The battlefield of self-growth (in my case mussar) is full of faux-victories. Choosing not to scream at your kids or insult someone close to you isn’t so difficult, if you think before you speak and keep calm. We might ascribe the action (or in action) as a major battle, but really it isn’t. Unless you have a real Hulk-like temper and spend your day scream at others, then choosing not to scream, isn’t a real battle. It could be a ploy of the Yetzer or the Sitra Achra, but it isn’t a full scale battle royal.
I started this blog with one primary goal, to attempt to write more regularly. I figured if one person read a post and came back to read another (even if they didn’t make a comment) that would be enough of a push to write more. It worked. This blog also doubles as a good creative outlet and has kept me (for the most part) out of trouble. It has also given me a sense of false comfort that I’ve, somehow, serving a role in Knesses Yisrael. I’ll be the first to tell you that I know Hashem has more planned for me that my involvement in my chosen industry. Finding a way to bring that to life is a challenge for me. This blog is a good platform, but probably just one aspect of what I can do for our people.
That being written, I’d like to get some things off my chest. If you think I’m all into self-growth, it’s only when I’m comfortable with what’s sprouting. If you think I’m a nice guy, it depends on the time of day and how much patience I have. If you think I am constantly inspired, it’s only because I act the part. If you think I am truthful, I am guilty of lying to myself and others.

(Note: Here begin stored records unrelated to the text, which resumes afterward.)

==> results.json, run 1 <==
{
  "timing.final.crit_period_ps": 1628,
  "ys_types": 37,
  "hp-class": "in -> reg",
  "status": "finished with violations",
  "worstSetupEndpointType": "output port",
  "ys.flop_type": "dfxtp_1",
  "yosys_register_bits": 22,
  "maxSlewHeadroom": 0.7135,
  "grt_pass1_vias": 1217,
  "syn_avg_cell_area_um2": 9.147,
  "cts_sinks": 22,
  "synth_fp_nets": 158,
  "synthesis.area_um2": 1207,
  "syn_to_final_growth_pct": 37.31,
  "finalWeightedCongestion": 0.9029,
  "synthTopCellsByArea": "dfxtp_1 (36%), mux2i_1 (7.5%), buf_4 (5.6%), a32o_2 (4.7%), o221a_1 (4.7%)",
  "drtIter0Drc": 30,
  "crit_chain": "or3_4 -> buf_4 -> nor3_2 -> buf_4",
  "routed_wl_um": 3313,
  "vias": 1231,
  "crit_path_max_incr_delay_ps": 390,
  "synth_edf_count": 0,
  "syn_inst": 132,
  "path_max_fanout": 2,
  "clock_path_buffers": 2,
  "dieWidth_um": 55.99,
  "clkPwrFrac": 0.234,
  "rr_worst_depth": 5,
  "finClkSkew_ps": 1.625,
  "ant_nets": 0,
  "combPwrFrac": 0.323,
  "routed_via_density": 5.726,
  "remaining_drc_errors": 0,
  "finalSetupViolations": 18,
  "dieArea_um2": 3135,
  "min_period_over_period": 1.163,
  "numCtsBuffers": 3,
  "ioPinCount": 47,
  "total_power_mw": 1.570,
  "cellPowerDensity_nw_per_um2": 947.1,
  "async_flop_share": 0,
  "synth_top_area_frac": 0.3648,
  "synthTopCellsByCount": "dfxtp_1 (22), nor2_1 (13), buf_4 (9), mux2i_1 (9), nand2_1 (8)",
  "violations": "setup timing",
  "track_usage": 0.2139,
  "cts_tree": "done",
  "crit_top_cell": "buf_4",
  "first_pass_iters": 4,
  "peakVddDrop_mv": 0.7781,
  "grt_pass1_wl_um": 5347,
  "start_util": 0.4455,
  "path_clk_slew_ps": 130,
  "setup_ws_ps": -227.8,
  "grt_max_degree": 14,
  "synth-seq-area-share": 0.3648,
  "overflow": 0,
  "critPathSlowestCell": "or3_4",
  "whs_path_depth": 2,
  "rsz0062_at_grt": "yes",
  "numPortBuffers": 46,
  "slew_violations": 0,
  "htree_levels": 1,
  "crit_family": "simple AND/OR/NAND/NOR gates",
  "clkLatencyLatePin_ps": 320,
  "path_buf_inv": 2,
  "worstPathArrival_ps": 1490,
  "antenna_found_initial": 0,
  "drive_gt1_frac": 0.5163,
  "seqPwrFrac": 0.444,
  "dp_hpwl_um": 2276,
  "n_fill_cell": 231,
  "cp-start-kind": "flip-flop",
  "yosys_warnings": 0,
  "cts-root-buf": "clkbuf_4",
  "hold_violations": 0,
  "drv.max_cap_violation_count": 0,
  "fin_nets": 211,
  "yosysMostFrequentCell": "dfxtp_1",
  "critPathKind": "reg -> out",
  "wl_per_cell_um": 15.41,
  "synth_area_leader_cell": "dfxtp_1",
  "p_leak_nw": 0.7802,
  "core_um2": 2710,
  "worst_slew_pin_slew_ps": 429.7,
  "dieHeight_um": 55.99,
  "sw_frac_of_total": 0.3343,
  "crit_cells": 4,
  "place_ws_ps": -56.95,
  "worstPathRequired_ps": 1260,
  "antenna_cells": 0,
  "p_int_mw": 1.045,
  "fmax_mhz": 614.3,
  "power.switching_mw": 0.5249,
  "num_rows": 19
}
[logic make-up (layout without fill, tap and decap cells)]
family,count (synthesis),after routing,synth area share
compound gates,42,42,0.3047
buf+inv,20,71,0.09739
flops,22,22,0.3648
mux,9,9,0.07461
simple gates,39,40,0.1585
File: src/rtl/cdt_pkg.sv
package cdt_pkg;
  typedef enum logic {
    MODE_EDGE  = 1'b0,
    MODE_LEVEL = 1'b1
  } cdt_mode_e;
endpackage

File: src/rtl/cdt_count_reg.sv
module cdt_count_reg #(
  parameter int W = 32
) (
  input  logic         clk,
  input  logic         rst,
  input  logic         tick_i,
  input  logic         wr_en_i,
  input  logic [W-1:0] wr_data_i,
  output logic [W-1:0] count_q,
  output logic [W-1:0] count_nxt
);
  localparam logic [W-1:0] RELOAD = '1;
  localparam logic [W-1:0] ONE    = W'(1);

  // a write overrides a simultaneous tick
  always_comb begin
    if (wr_en_i)     count_nxt = wr_data_i;
    else if (tick_i) count_nxt = count_q - ONE;
    else             count_nxt = count_q;
  end

  always_ff @(posedge clk) begin
    if (rst) count_q <= RELOAD;
    else     count_q <= count_nxt;
  end
endmodule

File: src/rtl/cdt_event_detect.sv
module cdt_event_detect
  import cdt_pkg::*;
#(
  parameter int W          = 32,
  parameter int NEAR_LIMIT = 3
) (
  input  cdt_mode_e    mode_i,
  input  logic         tick_i,
  input  logic         wr_en_i,
  input  logic [W-1:0] wr_data_i,
  input  logic [W-1:0] count_q,
  input  logic [W-1:0] count_nxt,
  output logic         raise_o,
  output logic         drop_o
);
  localparam int           TOP    = W - 1;
  localparam logic [W-1:0] NEAR_V = W'(NEAR_LIMIT);

  logic wr_near, wr_top_rise, tick_expire, level_hold;

  always_comb begin
    wr_near     = wr_en_i && (wr_data_i < NEAR_V);
    wr_top_rise = wr_en_i && wr_data_i[TOP] && !count_q[TOP];
    tick_expire = !wr_en_i && tick_i && (count_q < NEAR_V);
    level_hold  = (mode_i == MODE_LEVEL) && count_nxt[TOP];
    raise_o     = wr_near || tick_expire || level_hold ||
                  ((mode_i == MODE_EDGE) && wr_top_rise);
    drop_o      = (mode_i == MODE_LEVEL) && wr_en_i && !wr_data_i[TOP];
  end
endmodule

File: src/rtl/cdt_irq_ctrl.sv
module cdt_irq_ctrl
  import cdt_pkg::*;
(
  input  logic      clk,
  input  logic      rst,
  input  logic      mode_level_i,
  input  logic      raise_i,
  input  logic      drop_i,
  input  logic      ack_i,
  output cdt_mode_e mode_q,
  output logic      irq_q
);
  logic clear;

  always_comb clear = drop_i || ((mode_q == MODE_EDGE) && ack_i);

  always_ff @(posedge clk) begin
    if (rst) begin
      mode_q <= mode_level_i ? MODE_LEVEL : MODE_EDGE;
      irq_q  <= mode_level_i;  // reload value has top bit set
    end else if (raise_i) begin
      irq_q <= 1'b1;
    end else if (clear) begin
      irq_q <= 1'b0;
    end
  end
endmodule

File: src/rtl/countdown_irq_timer.sv
module countdown_irq_timer
  import cdt_pkg::*;
#(
  parameter int W          = 32,
  parameter int NEAR_LIMIT = 3
) (
  input  logic         clk,
  input  logic         rst,
  input  logic         mode_level_i,
  input  logic         tick_i,
  input  logic         wr_en_i,
  input  logic [W-1:0] wr_data_i,
  input  logic         ack_i,
  output logic [W-1:0] count_o,
  output logic         irq_o
);
  logic [W-1:0] count_q, count_nxt;
  logic         raise, drop;
  cdt_mode_e    mode_level_q;

  cdt_count_reg #(.W(W)) u_cnt (
    .clk(clk), .rst(rst), .tick_i(tick_i), .wr_en_i(wr_en_i),
    .wr_data_i(wr_data_i), .count_q(count_q), .count_nxt(count_nxt)
  );

  cdt_event_detect #(.W(W), .NEAR_LIMIT(NEAR_LIMIT)) u_evt (
    .mode_i(mode_level_q), .tick_i(tick_i), .wr_en_i(wr_en_i),
    .wr_data_i(wr_data_i), .count_q(count_q), .count_nxt(count_nxt),
    .raise_o(raise), .drop_o(drop)
  );

  cdt_irq_ctrl u_irq (
    .clk(clk), .rst(rst), .mode_level_i(mode_level_i), .raise_i(raise),
    .drop_i(drop), .ack_i(ack_i), .mode_q(mode_level_q), .irq_q(irq_o)
  );

  assign count_o = count_q;
endmodule

File: config.mk
export PLATFORM = sky130hd
export DESIGN_NAME = countdown_irq_timer
export DESIGN_NICKNAME = d
export VERILOG_FILES = /design/src/rtl/cdt_pkg.sv /design/src/rtl/cdt_count_reg.sv /design/src/rtl/cdt_event_detect.sv /design/src/rtl/cdt_irq_ctrl.sv /design/src/rtl/countdown_irq_timer.sv
export SDC_FILE = /design/constraint.sdc
export NUM_CORES = 1
export LEC_CHECK = 0
export BUFFER_PORTS_ARGS = -buffer_cell sky130_fd_sc_hd__buf_2
export CAP_MARGIN = 15
export CORE_MARGIN = 4
export CORE_UTILIZATION = 49
export DETAILED_ROUTE_END_ITERATION = 8
export PLACE_DENSITY = 0.78
export REMOVE_ABC_BUFFERS = 1
export SLEW_MARGIN = 20
export SYNTH_ARGS = -nofsm -noshare
export SYNTH_HDL_FRONTEND = slang
export SYNTH_SLANG_ARGS = --single-unit
File: constraint.sdc
create_clock -name clk -period 2.7 [get_ports clk]
set_input_delay 0.405 -clock clk [delete_from_list [all_inputs] [get_ports clk]]
set_output_delay 0.405 -clock clk [all_outputs]
set_load 0.01 [all_outputs]
# --- After elaboration in Yosys (flattened, before gate mapping) ---
# Cells that the tools add are included.
word_totals:
  elab_cells: 33
  ff_bits: 34
op_classes:
  n_bitwise: 1
  magnitude_cmp: 2
  mux: 6
  add_sub_neg: 1
  reduce_logical: 19
ops:
  columns: ["cell", "n"]
  rows:
  - ["$lt A32 B2 Y1 const B", 2]
  - ["$mux W32", 2]
  - ["$sub A32 B1 Y32 const B", 1]
  - ["$logic_and A1 B1 Y1", 10]
  - ["$logic_or A1 B1 Y1", 4]
  - ["$mux W1", 4]
  - ["$logic_not A1 Y1", 3]
  - ["$reduce_bool A3 Y1", 1]
  - ["$reduce_bool A2 Y1", 1]
  - ["$not A1 Y1", 1]

# --- Logic depth before layout (Yosys ltp) ---
logic_depth:
  ltp_word: 8
  depth_mapped: 8
  ltp_nobuf: 8

# --- Hierarchy ---
# A second synthesis with hierarchy kept.
hier_totals:
  cells_unflattened: 334
  area_unflattened_um2: 2628.8
by_module_without_submodules:
  columns: ["mod", "cells_per_inst", "area_per_inst_um2", "instances"]
  rows:
  - ["cdt_count_reg", 302, 2356.0, 1]
  - ["cdt_event_detect", 26, 183.9, 1]
  - ["cdt_irq_ctrl", 6, 88.8, 1]

# --- Worst setup path before layout ---
# OpenSTA, ideal clock, no wires.
synth_timing:
  path_kind: "register to register"
  startpoint: "reg u_cnt.count_q[24]"
  endpoint: "reg u_irq.irq_q, data pin"
  setup_ns: 0.266
  arrival_ns: 2.188
  stages_incl_launch_ff: 7
  required_ns: 2.434
  setup_slack_ns: 0.246
  cell_sequence: "dfxtp_1 -> or4_4 -> or3_1 -> or3b_1 -> o21a_1 -> o311ai_1 -> a2bb2oi_1"
synth_via:
  elab_chain_len: 8
synth_lines:
  columns: ["element", "line", "source"]
  rows:
  - ["start, declared", "cdt_count_reg.sv:9", "output logic [W-1:0] count_q,"]
  - ["start signal, assigned", "cdt_count_reg.sv:24", "else count_q <= count_nxt;"]
  - ["$sub A32 B1 Y32", "cdt_count_reg.sv:18", "else if (tick_i) count_nxt = count_q - ONE;"]
  - ["$mux W32", "cdt_count_reg.sv:18", null]
  - ["$mux W32", "cdt_count_reg.sv:17", "if (wr_en_i) count_nxt = wr_data_i;"]
  - ["$logic_and A1 B1 Y1", "cdt_event_detect.sv:25", "level_hold = (mode_i == MODE_LEVEL) && count_nxt[TOP];"]
  - ["$logic_or A1 B1 Y1 (*) (2 in series)", "cdt_event_detect.sv:26", "raise_o = wr_near || tick_expire || level_hold ||"]
  - ["$mux W1 (*)", "cdt_irq_ctrl.sv:21", "end else if (raise_i) begin"]
  - ["$mux W1 (*)", "cdt_irq_ctrl.sv:18", "if (rst) begin"]
  - ["end signal, assigned", "cdt_irq_ctrl.sv:20", "irq_q <= mode_level_i;"]
  - ["end, declared", "cdt_irq_ctrl.sv:11", "output logic irq_q"]
# Mark *: on every way between the ends. The rest lies on a longest branch, timed or not. The select of a mux whose other input is x is not followed.
# A chain may end at the register's enable or synchronous reset.

# --- Final worst setup path ---
layout_timing:
  startpoint: "reg u_cnt.count_q[25]"
  endpoint: "reg u_irq.irq_q, enable pin"
layout_via:
  elab_chain_len: 7
layout_lines:
  columns: ["element", "line"]
  rows:
  - ["$sub A32 B1 Y32", "cdt_count_reg.sv:18"]
  - ["$mux W32", "cdt_count_reg.sv:18"]
  - ["$mux W32", "cdt_count_reg.sv:17"]
  - ["$logic_and A1 B1 Y1", "cdt_event_detect.sv:25"]
  - ["$logic_or A1 B1 Y1 (*) (2 in series)", "cdt_event_detect.sv:26"]
  - ["$reduce_bool A3 Y1 (no source line) (*)", null]
# Marks and branches as above.

==> results.txt <==
Remaining DRCs - 0
footprint of the multi-input gates - 1217 um^2
final wirelength - 5346 um
largest net degree at the start of global routing - 29
maxcap violations - 0
latest clock arrival within the worst-skew pair - 300 ps
synthesized area - 1977 um^2
gr usage total - 21.55%
Post-DP Area - 2385 um^2
PortBufs - 70
Max Clock Skew - 10.85 ps
most frequent cells in the layout - buf_2 (70), nand2_1 (33), dfxtp_1 (32), nor2_1 (17)
minimum clock period - 2534 ps
cts repair resizes - 0
vias in the first global route - 1905
DR pass1 iterations - 5
max_slew headroom - 59.95%
commonest non-fill, non-tap cell in the layout - buf_2
diode count - 0
outcome - finished clean
actual slew at the worst max-slew pin - 600.1 ps
achievable clock frequency - 394.6 MHz
post-placement cell count - 347
Sequential Area - 700.7 um^2
routed len/inst - 15.06 um
root buffer cell - clkbuf_8
Hold Vio Cnt, Final - 0
Die H - 71.52 um
Setup CP Type - reg -> reg
hold_buf cts - 0
clock-pin slew on the worst setup and hold paths - 80 ps
Synth Register Bits - 34
Placement Rows - 22
fin area - 2476 um^2
Yosys warnings - 0
CTS tree - yes
core area - 3771 um^2
Startpoint Class - register
die footprint - 5114 um^2
P per Cell Area - 470.8 nW/um^2
initial antenna violation count - 0
final period utilization - 93.86%
Max Slew Vio Count - 0
Netlist cell types - 48
clk sink count - 34
final setup fails - 0
sequential area share after synthesis - 35.44%
clock tree buffer depth - 2
critical path arrival - 2560 ps
CTS buffer count - 5
Worst EP required - 2720 ps
P&R area growth vs syn - 25.25%
total grt overflow - 0
I/O Pins - 71
die width - 71.52 um
CP endpoint kind - register
EDFF count, synth - 2
first-pass GRT wire length - 8769 um
Vias - 2027
# fillers - 330
H-tree level count - 2
WHS - 297.3 ps
initial core utilization - 52.42%
Setup TNS - 0 ps
total power - 1166 uW
detailed router's first-iteration violation count - 198
postcts setup bufs - 0
placer congestion estimate - 0.8423
Mapped Cells - 234
Final Net Count - 346
post-route ant nets - 0
worst vdd ir - 248.9 uV
FFs w/ async S/R, synth - 0%
Hold Path Class - in -> reg
Top FF cell, synth - dfxtp_1
Layout Cells excl Fill - 355
Leak Pwr - 0.001003 uW
vias per cell - 5.710
RSZ-0062 raised after global routing - no
share of cells above drive strength 1 - 30.29%
dpl hpwl - 4067 um
Critical Path Fanout Max - 6
synthesized area per cell - 8.448 um^2
[state kept, by name, indices dropped and copies added (netlist names)]
name / cells
u_cnt.count_q: 32
u_irq.irq_q: 1
u_irq.mode_q: 1
[synthesized netlist by cell type, drive strengths merged (3+ instances only)]
| cell type | count | area (um^2) |
|---|---|---|
| o211ai | 6 | 50.05 |
| nand2 | 34 | 130.1 |
| inv | 5 | 18.76 |
| nand2b | 4 | 25.02 |
| xnor2 | 15 | 131.4 |
| o21ai | 12 | 60.06 |
| or4 | 6 | 48.80 |
| nor2 | 17 | 63.81 |
| nand4 | 5 | 37.53 |
| mux2i | 12 | 120.1 |
| nand3 | 3 | 15.01 |
| clkbuf | 6 | 22.52 |
| a21oi | 4 | 20.02 |
| o21a | 3 | 22.52 |
| dfxtp | 32 | 640.6 |
| nor3 | 15 | 75.07 |
| nor4 | 13 | 111.4 |
| xor2 | 10 | 87.58 |
| buf | 4 | 17.52 |
| or3 | 3 | 18.77 |
[kinds of logic (layout without fill, tap and decap cells)]
kind of cell	after synthesis	after routing	synth area share, %
compound gates	34	34	11.46
xor+xnor	25	25	11.08
fa+ha+maj	2	2	1.266
buf+inv	15	88	2.974
flops	34	34	35.44
mux	12	12	6.076
simple gates	112	112	31.71
[layout make-up]
type / instances / share of cell area [%]
multi-input cells: 185 / 49.17
clock inverters: 1 / 0.2021
inverters: 5 / 0.7580
clock buffers: 7 / 3.487
well taps: 48 / 2.425
flip-flops and latches: 34 / 28.30
repair buffers: 75 / 15.66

Recently I’ve found myself in several “real” battlefields. Some I’ve navigated to on my own accord, others I have “run into” as tests. I’ve been forced to confront people and myself. Dealing with people is much easier for me than dealing with myself. I’m realizing that the really battle is with myself and I am extremely cunning. I thought that pulling an “Alter of Novardok” and staying in cabin not posting, à la perishus (separation) would help. Had it been the correct course, then you wouldn’t be reading this now. I guess a week was long enough.